Excerpted records:

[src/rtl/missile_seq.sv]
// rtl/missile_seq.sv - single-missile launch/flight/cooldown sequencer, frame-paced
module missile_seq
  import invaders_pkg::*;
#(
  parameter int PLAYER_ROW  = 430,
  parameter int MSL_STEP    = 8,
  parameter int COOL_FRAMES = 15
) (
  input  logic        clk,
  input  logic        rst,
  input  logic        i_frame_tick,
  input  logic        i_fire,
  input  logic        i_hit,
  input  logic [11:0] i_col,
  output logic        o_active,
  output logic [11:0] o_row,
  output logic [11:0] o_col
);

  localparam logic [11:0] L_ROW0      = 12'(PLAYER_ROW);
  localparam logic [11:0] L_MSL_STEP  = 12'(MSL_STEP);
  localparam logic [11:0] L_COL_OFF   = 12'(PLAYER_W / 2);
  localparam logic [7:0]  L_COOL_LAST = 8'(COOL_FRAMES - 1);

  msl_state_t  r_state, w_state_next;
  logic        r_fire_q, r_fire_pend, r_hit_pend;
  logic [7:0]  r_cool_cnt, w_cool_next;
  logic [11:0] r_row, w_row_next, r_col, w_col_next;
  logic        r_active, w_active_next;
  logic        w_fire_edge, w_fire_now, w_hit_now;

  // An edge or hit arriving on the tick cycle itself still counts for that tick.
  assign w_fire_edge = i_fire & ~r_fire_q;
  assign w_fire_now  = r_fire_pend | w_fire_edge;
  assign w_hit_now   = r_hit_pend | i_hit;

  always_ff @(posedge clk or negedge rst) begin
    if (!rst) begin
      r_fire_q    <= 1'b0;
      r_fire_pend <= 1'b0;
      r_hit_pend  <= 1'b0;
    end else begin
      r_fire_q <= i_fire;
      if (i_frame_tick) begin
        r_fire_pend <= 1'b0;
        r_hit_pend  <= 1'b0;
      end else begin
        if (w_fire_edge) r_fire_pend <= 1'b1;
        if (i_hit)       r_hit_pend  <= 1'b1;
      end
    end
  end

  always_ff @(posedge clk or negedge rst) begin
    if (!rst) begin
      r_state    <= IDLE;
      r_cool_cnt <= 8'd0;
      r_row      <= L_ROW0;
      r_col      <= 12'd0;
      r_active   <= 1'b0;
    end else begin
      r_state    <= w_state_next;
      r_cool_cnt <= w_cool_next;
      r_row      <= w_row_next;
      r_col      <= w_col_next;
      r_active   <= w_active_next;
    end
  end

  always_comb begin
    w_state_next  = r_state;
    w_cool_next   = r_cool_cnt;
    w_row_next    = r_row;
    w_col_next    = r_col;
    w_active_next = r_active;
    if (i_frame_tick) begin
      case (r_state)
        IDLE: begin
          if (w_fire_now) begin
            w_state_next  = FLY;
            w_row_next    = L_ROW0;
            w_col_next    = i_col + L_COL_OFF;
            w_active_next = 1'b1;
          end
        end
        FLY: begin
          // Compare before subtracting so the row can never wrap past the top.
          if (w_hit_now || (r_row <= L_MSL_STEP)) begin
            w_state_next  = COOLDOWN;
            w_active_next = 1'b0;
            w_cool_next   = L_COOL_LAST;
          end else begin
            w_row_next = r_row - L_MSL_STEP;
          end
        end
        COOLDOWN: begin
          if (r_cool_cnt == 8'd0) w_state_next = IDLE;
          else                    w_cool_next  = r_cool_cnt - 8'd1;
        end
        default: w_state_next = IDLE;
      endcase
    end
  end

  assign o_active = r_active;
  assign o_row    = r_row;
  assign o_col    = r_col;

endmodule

==

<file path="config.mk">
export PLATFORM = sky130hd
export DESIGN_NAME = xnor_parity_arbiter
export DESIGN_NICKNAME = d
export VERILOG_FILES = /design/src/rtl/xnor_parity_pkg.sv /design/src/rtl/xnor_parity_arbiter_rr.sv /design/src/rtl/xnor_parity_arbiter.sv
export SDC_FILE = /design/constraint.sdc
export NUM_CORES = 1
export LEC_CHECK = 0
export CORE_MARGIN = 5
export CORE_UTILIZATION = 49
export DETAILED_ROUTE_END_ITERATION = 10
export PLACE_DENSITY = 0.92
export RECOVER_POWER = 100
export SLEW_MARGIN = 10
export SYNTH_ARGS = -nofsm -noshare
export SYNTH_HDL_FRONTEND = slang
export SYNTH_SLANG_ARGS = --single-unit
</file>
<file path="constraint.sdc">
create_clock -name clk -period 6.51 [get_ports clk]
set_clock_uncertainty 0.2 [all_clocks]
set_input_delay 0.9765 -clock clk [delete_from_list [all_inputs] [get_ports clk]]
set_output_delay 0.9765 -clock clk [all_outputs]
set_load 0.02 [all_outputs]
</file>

Action item: Word for word, restate the lines of the listing above starting at the line with "past the top." and ending at the line with "COOLDOWN: begin", and nothing outside them.

Answer box:
          // Compare before subtracting so the row can never wrap past the top.
          if (w_hit_now || (r_row <= L_MSL_STEP)) begin
            w_state_next  = COOLDOWN;
            w_active_next = 1'b0;
            w_cool_next   = L_COOL_LAST;
          end else begin
            w_row_next = r_row - L_MSL_STEP;
          end
        end
        COOLDOWN: begin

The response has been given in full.